##### Recorded information

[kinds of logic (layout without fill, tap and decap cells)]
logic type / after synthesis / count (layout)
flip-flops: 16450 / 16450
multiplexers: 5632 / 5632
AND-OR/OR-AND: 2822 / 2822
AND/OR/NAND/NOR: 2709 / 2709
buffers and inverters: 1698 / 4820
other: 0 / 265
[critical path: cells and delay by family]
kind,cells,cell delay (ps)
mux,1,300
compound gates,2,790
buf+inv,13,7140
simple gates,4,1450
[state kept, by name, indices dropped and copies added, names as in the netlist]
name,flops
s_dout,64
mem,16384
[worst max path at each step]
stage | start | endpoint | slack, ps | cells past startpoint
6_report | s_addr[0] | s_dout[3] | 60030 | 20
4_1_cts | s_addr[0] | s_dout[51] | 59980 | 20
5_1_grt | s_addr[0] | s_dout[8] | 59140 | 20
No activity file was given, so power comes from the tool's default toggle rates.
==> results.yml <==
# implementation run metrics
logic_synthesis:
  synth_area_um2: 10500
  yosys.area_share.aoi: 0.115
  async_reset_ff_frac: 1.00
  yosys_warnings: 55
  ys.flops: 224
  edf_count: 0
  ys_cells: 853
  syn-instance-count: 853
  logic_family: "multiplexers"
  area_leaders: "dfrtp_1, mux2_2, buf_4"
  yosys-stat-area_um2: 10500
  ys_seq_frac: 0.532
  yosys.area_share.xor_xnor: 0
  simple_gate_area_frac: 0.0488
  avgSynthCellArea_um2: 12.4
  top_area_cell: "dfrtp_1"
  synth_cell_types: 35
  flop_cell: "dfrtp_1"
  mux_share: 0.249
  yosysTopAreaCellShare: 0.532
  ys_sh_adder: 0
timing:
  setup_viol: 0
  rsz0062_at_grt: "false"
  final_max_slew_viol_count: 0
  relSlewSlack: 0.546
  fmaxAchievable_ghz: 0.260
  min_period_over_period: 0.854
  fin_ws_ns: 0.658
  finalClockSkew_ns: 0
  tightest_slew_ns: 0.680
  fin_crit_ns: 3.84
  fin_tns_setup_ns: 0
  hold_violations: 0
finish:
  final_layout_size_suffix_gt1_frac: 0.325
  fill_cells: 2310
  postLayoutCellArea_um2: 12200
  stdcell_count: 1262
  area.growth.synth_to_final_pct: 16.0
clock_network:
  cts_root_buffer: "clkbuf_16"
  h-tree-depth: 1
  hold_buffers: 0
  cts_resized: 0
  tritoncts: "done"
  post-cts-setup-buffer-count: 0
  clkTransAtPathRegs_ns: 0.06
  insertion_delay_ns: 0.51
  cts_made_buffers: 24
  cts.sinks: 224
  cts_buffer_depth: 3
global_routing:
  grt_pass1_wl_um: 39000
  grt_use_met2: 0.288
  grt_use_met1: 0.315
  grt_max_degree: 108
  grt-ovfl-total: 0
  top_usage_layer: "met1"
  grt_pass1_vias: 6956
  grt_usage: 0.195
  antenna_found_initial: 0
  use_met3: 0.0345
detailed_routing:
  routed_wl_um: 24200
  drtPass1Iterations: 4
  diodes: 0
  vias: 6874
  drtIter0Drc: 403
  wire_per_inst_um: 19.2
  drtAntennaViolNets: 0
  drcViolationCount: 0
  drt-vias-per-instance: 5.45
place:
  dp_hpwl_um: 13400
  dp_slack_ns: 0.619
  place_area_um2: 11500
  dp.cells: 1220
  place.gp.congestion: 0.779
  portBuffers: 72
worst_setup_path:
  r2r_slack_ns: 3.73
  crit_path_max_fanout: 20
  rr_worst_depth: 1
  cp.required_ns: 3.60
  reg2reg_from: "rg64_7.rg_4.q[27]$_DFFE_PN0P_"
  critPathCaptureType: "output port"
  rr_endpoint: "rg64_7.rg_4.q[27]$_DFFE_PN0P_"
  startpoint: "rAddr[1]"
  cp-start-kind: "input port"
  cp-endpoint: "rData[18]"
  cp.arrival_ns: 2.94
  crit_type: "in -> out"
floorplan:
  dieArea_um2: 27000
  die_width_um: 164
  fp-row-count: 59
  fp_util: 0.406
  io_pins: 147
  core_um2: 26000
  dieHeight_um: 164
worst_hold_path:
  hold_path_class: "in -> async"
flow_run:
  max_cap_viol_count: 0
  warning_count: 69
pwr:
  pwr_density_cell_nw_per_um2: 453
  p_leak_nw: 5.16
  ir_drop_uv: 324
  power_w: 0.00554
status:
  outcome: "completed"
===== ./run.sh =====
#!/bin/bash
# OpenROAD 26Q1-2900-gdf79404cd8, Yosys 0.63+post, stock flow scripts
make -C /OpenROAD-flow-scripts/flow DESIGN_CONFIG=/design/flow/config.mk WORK_HOME=/design/flow/orfs finish

===== ./config.mk =====
export PLATFORM = sky130hd
export DESIGN_NAME = rca_clk
export DESIGN_NICKNAME = rca_clk
export VERILOG_FILES = /design/flow/design.v
export SDC_FILE = /design/flow/constraint.sdc
export NUM_CORES = 4
export LEC_CHECK = 1
export CORE_UTILIZATION = 30

===== ./constraint.sdc =====
current_design rca_clk

set clk_period 25.9
set clk_io_pct 0.2

create_clock -name clk0 -period $clk_period [get_ports {clk}]

set non_clock_inputs [all_inputs -no_clocks]
set_input_delay [expr $clk_period * $clk_io_pct] -clock clk0 $non_clock_inputs
set_output_delay [expr $clk_period * $clk_io_pct] -clock clk0 [all_outputs]
==> flow/run.sh <==
#!/bin/bash
# OpenROAD 26Q1-2900-gdf79404cd8, Yosys 0.63+post, stock flow scripts
make -C /OpenROAD-flow-scripts/flow DESIGN_CONFIG=/design/flow/config.mk WORK_HOME=/design/flow/orfs finish
==> flow/design.v <==
module SRAM(
    input  logic        clk,
    input  logic        reset,
    input  logic [6:0]  addr_sel,
    input  logic [3:0]  byte_sel,
    input  logic        read_enable,     
    input  logic        write_enable,    
    input  logic [31:0] datain,
    output wire [31:0] dataout
);
    logic [127:0] WL_sel;
    logic [3:0]  SRAMAddress_byte_sel;
    wire [31:0]  dataout_array [127:0];
    always @(posedge clk) begin
        if (reset) begin
            WL_sel <= 128'b0;
            SRAMAddress_byte_sel <= 4'b0;
        end else begin
            WL_sel <= 128'd0;                  
            if (read_enable || write_enable) begin
                WL_sel[addr_sel] <= 1'b1;      
                SRAMAddress_byte_sel <= byte_sel;
            end
        end
    end
    assign dataout = reset ? 32'b0 : ~read_enable ? 32'b0 : dataout_array[addr_sel];
    genvar i;
    generate
        for (i = 0; i < 128; i = i + 1) begin : SRAM_addrs
            SRAMaddress SRAMaddress_inst(
                .clk(clk),
                .wordline(WL_sel[i]),
                .byte_sel(SRAMAddress_byte_sel),
                .datain(datain),
                .dataout(dataout_array[i]),
                .read_enable(read_enable),
                .write_enable(write_enable)
            );
        end
    endgenerate
endmodule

##########

### Directions for this task
Respond with one number, the count of lines in the data that hold the string "flops".

### Exercise answer
3